An exact copy of every record below is what's needed here.

┄┄┄┄┄┄┄┄┄┄

<file path="src/rtl/btn_event_ctrl.sv">
// Push-button front end: per-button synchroniser and debouncer, hold/auto-repeat FSM,
// and a round-robin arbiter that serialises press/repeat events onto one valid/ready port.
module btn_event_ctrl #(
    parameter int N             = 4,
    parameter int IDW           = 2,
    parameter int DEB_CYCLES    = 1000,
    parameter int HOLD_CYCLES   = 50000000,
    parameter int REPEAT_CYCLES = 10000000
) (
    input  logic           clk,
    input  logic           rst,
    input  logic [N-1:0]   btn,
    output logic [N-1:0]   btn_level,
    output logic           evt_valid,
    output logic [IDW-1:0] evt_id,
    output logic           evt_repeat,
    input  logic           evt_ready
);

    localparam int DW   = $clog2(DEB_CYCLES);
    localparam int TMAX = (HOLD_CYCLES > REPEAT_CYCLES) ? HOLD_CYCLES : REPEAT_CYCLES;
    localparam int TW   = $clog2(TMAX);

    localparam logic [DW-1:0]  DEB_LAST  = DW'(DEB_CYCLES - 1);
    localparam logic [TW-1:0]  HOLD_LAST = TW'(HOLD_CYCLES - 1);
    localparam logic [TW-1:0]  RPT_LAST  = TW'(REPEAT_CYCLES - 1);
    localparam logic [IDW-1:0] ID_LAST   = IDW'(N - 1);
    localparam logic [IDW:0]   N_W       = (IDW + 1)'(N);

    typedef enum logic [1:0] {
        ST_IDLE = 2'd0,
        ST_HOLD = 2'd1,
        ST_RPT  = 2'd2
    } state_t;

    logic [N-1:0]   r_sync1;
    logic [N-1:0]   r_sync2;
    logic [DW-1:0]  r_deb_cnt [N];
    state_t         r_state   [N];
    logic [TW-1:0]  r_timer   [N];
    logic [N-1:0]   r_pend;
    logic [N-1:0]   r_pend_rpt;
    logic [IDW-1:0] r_ptr;

    logic [N-1:0]   w_raise;
    logic [N-1:0]   w_new_rpt;
    logic           w_load;
    logic           w_found;
    logic [IDW-1:0] w_sel;
    logic [IDW:0]   w_cand;
    logic [N-1:0]   w_clr;

    // Two-flop synchroniser and per-bit debounce counter driving btn_level.
    always_ff @(posedge clk) begin
        if (rst) begin
            r_sync1   <= '0;
            r_sync2   <= '0;
            btn_level <= '0;
            for (int i = 0; i < N; i++) begin
                r_deb_cnt[i] <= '0;
            end
        end else begin
            r_sync1 <= btn;
            r_sync2 <= r_sync1;
            for (int i = 0; i < N; i++) begin
                if (r_sync2[i] == btn_level[i]) begin
                    r_deb_cnt[i] <= '0;
                end else if (r_deb_cnt[i] == DEB_LAST) begin
                    btn_level[i] <= ~btn_level[i];
                    r_deb_cnt[i] <= '0;
                end else begin
                    r_deb_cnt[i] <= r_deb_cnt[i] + DW'(1);
                end
            end
        end
    end

    // Event raise decode from the current FSM state, timer and debounced level.
    always_comb begin
        w_raise   = '0;
        w_new_rpt = '0;
        for (int i = 0; i < N; i++) begin
            case (r_state[i])
                ST_IDLE: begin
                    w_raise[i] = btn_level[i];
                end
                ST_HOLD: begin
                    if (btn_level[i] && (r_timer[i] == HOLD_LAST)) begin
                        w_raise[i]   = 1'b1;
                        w_new_rpt[i] = 1'b1;
                    end else begin
                        w_raise[i]   = 1'b0;
                    end
                end
                ST_RPT: begin
                    if (btn_level[i] && (r_timer[i] == RPT_LAST)) begin
                        w_raise[i]   = 1'b1;
                        w_new_rpt[i] = 1'b1;
                    end else begin
                        w_raise[i]   = 1'b0;
                    end
                end
                default: begin
                    w_raise[i] = 1'b0;
                end
            endcase
        end
    end

    // Per-button hold/auto-repeat state machine and its timer.
    always_ff @(posedge clk) begin
        if (rst) begin
            for (int i = 0; i < N; i++) begin
                r_state[i] <= ST_IDLE;
                r_timer[i] <= '0;
            end
        end else begin
            for (int i = 0; i < N; i++) begin
                case (r_state[i])
                    ST_IDLE: begin
                        r_timer[i] <= '0;
                        if (btn_level[i]) begin
                            r_state[i] <= ST_HOLD;
                        end
                    end
                    ST_HOLD: begin
                        if (!btn_level[i]) begin
                            r_state[i] <= ST_IDLE;
                            r_timer[i] <= '0;
                        end else if (r_timer[i] == HOLD_LAST) begin
                            r_state[i] <= ST_RPT;
                            r_timer[i] <= '0;
                        end else begin
                            r_timer[i] <= r_timer[i] + TW'(1);
                        end
                    end
                    ST_RPT: begin
                        if (!btn_level[i]) begin
                            r_state[i] <= ST_IDLE;
                            r_timer[i] <= '0;
                        end else if (r_timer[i] == RPT_LAST) begin
                            r_timer[i] <= '0;
                        end else begin
                            r_timer[i] <= r_timer[i] + TW'(1);
                        end
                    end
                    default: begin
                        r_state[i] <= ST_IDLE;
                        r_timer[i] <= '0;
                    end
                endcase
            end
        end
    end

    // Round-robin pick: first pending bit at or after the pointer, wrapping at N-1.
    always_comb begin
        w_load  = !evt_valid || evt_ready;
        w_found = 1'b0;
        w_sel   = '0;
        w_cand  = '0;
        for (int i = 0; i < N; i++) begin
            w_cand = {1'b0, r_ptr} + (IDW + 1)'(i);
            if (w_cand >= N_W) begin
                w_cand = w_cand - N_W;
            end else begin
                w_cand = w_cand;
            end
            if (!w_found && r_pend[w_cand[IDW-1:0]]) begin
                w_found = 1'b1;
                w_sel   = w_cand[IDW-1:0];
            end else begin
                w_found = w_found;
            end
        end
        if (w_load && w_found) begin
            w_clr = N'(1) << w_sel;
        end else begin
            w_clr = '0;
        end
    end

    // Pending store; a new raise beats a same-cycle grant, and a press is never demoted.
    always_ff @(posedge clk) begin
        if (rst) begin
            r_pend     <= '0;
            r_pend_rpt <= '0;
        end else begin
            for (int i = 0; i < N; i++) begin
                if (w_raise[i]) begin
                    r_pend[i] <= 1'b1;
                    if (r_pend[i] && !w_clr[i]) begin
                        r_pend_rpt[i] <= r_pend_rpt[i] & w_new_rpt[i];
                    end else begin
                        r_pend_rpt[i] <= w_new_rpt[i];
                    end
                end else if (w_clr[i]) begin
                    r_pend[i] <= 1'b0;
                end else begin
                    r_pend[i] <= r_pend[i];
                end
            end
        end
    end

    // Output event register and round-robin pointer.
    always_ff @(posedge clk) begin
        if (rst) begin
            evt_valid  <= 1'b0;
            evt_id     <= '0;
            evt_repeat <= 1'b0;
            r_ptr      <= '0;
        end else if (w_load) begin
            if (w_found) begin
                evt_valid  <= 1'b1;
                evt_id     <= w_sel;
                evt_repeat <= r_pend_rpt[w_sel];
                r_ptr      <= (w_sel == ID_LAST) ? '0 : (w_sel + IDW'(1));
            end else begin
                evt_valid  <= 1'b0;
            end
        end else begin
            evt_valid <= evt_valid;
        end
    end

endmodule

</file>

┄┄┄┄┄┄┄┄┄┄

- _Task answer_:
<file path="src/rtl/btn_event_ctrl.sv">
// Push-button front end: per-button synchroniser and debouncer, hold/auto-repeat FSM,
// and a round-robin arbiter that serialises press/repeat events onto one valid/ready port.
module btn_event_ctrl #(
    parameter int N             = 4,
    parameter int IDW           = 2,
    parameter int DEB_CYCLES    = 1000,
    parameter int HOLD_CYCLES   = 50000000,
    parameter int REPEAT_CYCLES = 10000000
) (
    input  logic           clk,
    input  logic           rst,
    input  logic [N-1:0]   btn,
    output logic [N-1:0]   btn_level,
    output logic           evt_valid,
    output logic [IDW-1:0] evt_id,
    output logic           evt_repeat,
    input  logic           evt_ready
);

    localparam int DW   = $clog2(DEB_CYCLES);
    localparam int TMAX = (HOLD_CYCLES > REPEAT_CYCLES) ? HOLD_CYCLES : REPEAT_CYCLES;
    localparam int TW   = $clog2(TMAX);

    localparam logic [DW-1:0]  DEB_LAST  = DW'(DEB_CYCLES - 1);
    localparam logic [TW-1:0]  HOLD_LAST = TW'(HOLD_CYCLES - 1);
    localparam logic [TW-1:0]  RPT_LAST  = TW'(REPEAT_CYCLES - 1);
    localparam logic [IDW-1:0] ID_LAST   = IDW'(N - 1);
    localparam logic [IDW:0]   N_W       = (IDW + 1)'(N);

    typedef enum logic [1:0] {
        ST_IDLE = 2'd0,
        ST_HOLD = 2'd1,
        ST_RPT  = 2'd2
    } state_t;

    logic [N-1:0]   r_sync1;
    logic [N-1:0]   r_sync2;
    logic [DW-1:0]  r_deb_cnt [N];
    state_t         r_state   [N];
    logic [TW-1:0]  r_timer   [N];
    logic [N-1:0]   r_pend;
    logic [N-1:0]   r_pend_rpt;
    logic [IDW-1:0] r_ptr;

    logic [N-1:0]   w_raise;
    logic [N-1:0]   w_new_rpt;
    logic           w_load;
    logic           w_found;
    logic [IDW-1:0] w_sel;
    logic [IDW:0]   w_cand;
    logic [N-1:0]   w_clr;

    // Two-flop synchroniser and per-bit debounce counter driving btn_level.
    always_ff @(posedge clk) begin
        if (rst) begin
            r_sync1   <= '0;
            r_sync2   <= '0;
            btn_level <= '0;
            for (int i = 0; i < N; i++) begin
                r_deb_cnt[i] <= '0;
            end
        end else begin
            r_sync1 <= btn;
            r_sync2 <= r_sync1;
            for (int i = 0; i < N; i++) begin
                if (r_sync2[i] == btn_level[i]) begin
                    r_deb_cnt[i] <= '0;
                end else if (r_deb_cnt[i] == DEB_LAST) begin
                    btn_level[i] <= ~btn_level[i];
                    r_deb_cnt[i] <= '0;
                end else begin
                    r_deb_cnt[i] <= r_deb_cnt[i] + DW'(1);
                end
            end
        end
    end

    // Event raise decode from the current FSM state, timer and debounced level.
    always_comb begin
        w_raise   = '0;
        w_new_rpt = '0;
        for (int i = 0; i < N; i++) begin
            case (r_state[i])
                ST_IDLE: begin
                    w_raise[i] = btn_level[i];
                end
                ST_HOLD: begin
                    if (btn_level[i] && (r_timer[i] == HOLD_LAST)) begin
                        w_raise[i]   = 1'b1;
                        w_new_rpt[i] = 1'b1;
                    end else begin
                        w_raise[i]   = 1'b0;
                    end
                end
                ST_RPT: begin
                    if (btn_level[i] && (r_timer[i] == RPT_LAST)) begin
                        w_raise[i]   = 1'b1;
                        w_new_rpt[i] = 1'b1;
                    end else begin
                        w_raise[i]   = 1'b0;
                    end
                end
                default: begin
                    w_raise[i] = 1'b0;
                end
            endcase
        end
    end

    // Per-button hold/auto-repeat state machine and its timer.
    always_ff @(posedge clk) begin
        if (rst) begin
            for (int i = 0; i < N; i++) begin
                r_state[i] <= ST_IDLE;
                r_timer[i] <= '0;
            end
        end else begin
            for (int i = 0; i < N; i++) begin
                case (r_state[i])
                    ST_IDLE: begin
                        r_timer[i] <= '0;
                        if (btn_level[i]) begin
                            r_state[i] <= ST_HOLD;
                        end
                    end
                    ST_HOLD: begin
                        if (!btn_level[i]) begin
                            r_state[i] <= ST_IDLE;
                            r_timer[i] <= '0;
                        end else if (r_timer[i] == HOLD_LAST) begin
                            r_state[i] <= ST_RPT;
                            r_timer[i] <= '0;
                        end else begin
                            r_timer[i] <= r_timer[i] + TW'(1);
                        end
                    end
                    ST_RPT: begin
                        if (!btn_level[i]) begin
                            r_state[i] <= ST_IDLE;
                            r_timer[i] <= '0;
                        end else if (r_timer[i] == RPT_LAST) begin
                            r_timer[i] <= '0;
                        end else begin
                            r_timer[i] <= r_timer[i] + TW'(1);
                        end
                    end
                    default: begin
                        r_state[i] <= ST_IDLE;
                        r_timer[i] <= '0;
                    end
                endcase
            end
        end
    end

    // Round-robin pick: first pending bit at or after the pointer, wrapping at N-1.
    always_comb begin
        w_load  = !evt_valid || evt_ready;
        w_found = 1'b0;
        w_sel   = '0;
        w_cand  = '0;
        for (int i = 0; i < N; i++) begin
            w_cand = {1'b0, r_ptr} + (IDW + 1)'(i);
            if (w_cand >= N_W) begin
                w_cand = w_cand - N_W;
            end else begin
                w_cand = w_cand;
            end
            if (!w_found && r_pend[w_cand[IDW-1:0]]) begin
                w_found = 1'b1;
                w_sel   = w_cand[IDW-1:0];
            end else begin
                w_found = w_found;
            end
        end
        if (w_load && w_found) begin
            w_clr = N'(1) << w_sel;
        end else begin
            w_clr = '0;
        end
    end

    // Pending store; a new raise beats a same-cycle grant, and a press is never demoted.
    always_ff @(posedge clk) begin
        if (rst) begin
            r_pend     <= '0;
            r_pend_rpt <= '0;
        end else begin
            for (int i = 0; i < N; i++) begin
                if (w_raise[i]) begin
                    r_pend[i] <= 1'b1;
                    if (r_pend[i] && !w_clr[i]) begin
                        r_pend_rpt[i] <= r_pend_rpt[i] & w_new_rpt[i];
                    end else begin
                        r_pend_rpt[i] <= w_new_rpt[i];
                    end
                end else if (w_clr[i]) begin
                    r_pend[i] <= 1'b0;
                end else begin
                    r_pend[i] <= r_pend[i];
                end
            end
        end
    end

    // Output event register and round-robin pointer.
    always_ff @(posedge clk) begin
        if (rst) begin
            evt_valid  <= 1'b0;
            evt_id     <= '0;
            evt_repeat <= 1'b0;
            r_ptr      <= '0;
        end else if (w_load) begin
            if (w_found) begin
                evt_valid  <= 1'b1;
                evt_id     <= w_sel;
                evt_repeat <= r_pend_rpt[w_sel];
                r_ptr      <= (w_sel == ID_LAST) ? '0 : (w_sel + IDW'(1));
            end else begin
                evt_valid  <= 1'b0;
            end
        end else begin
            evt_valid <= evt_valid;
        end
    end

endmodule

</file>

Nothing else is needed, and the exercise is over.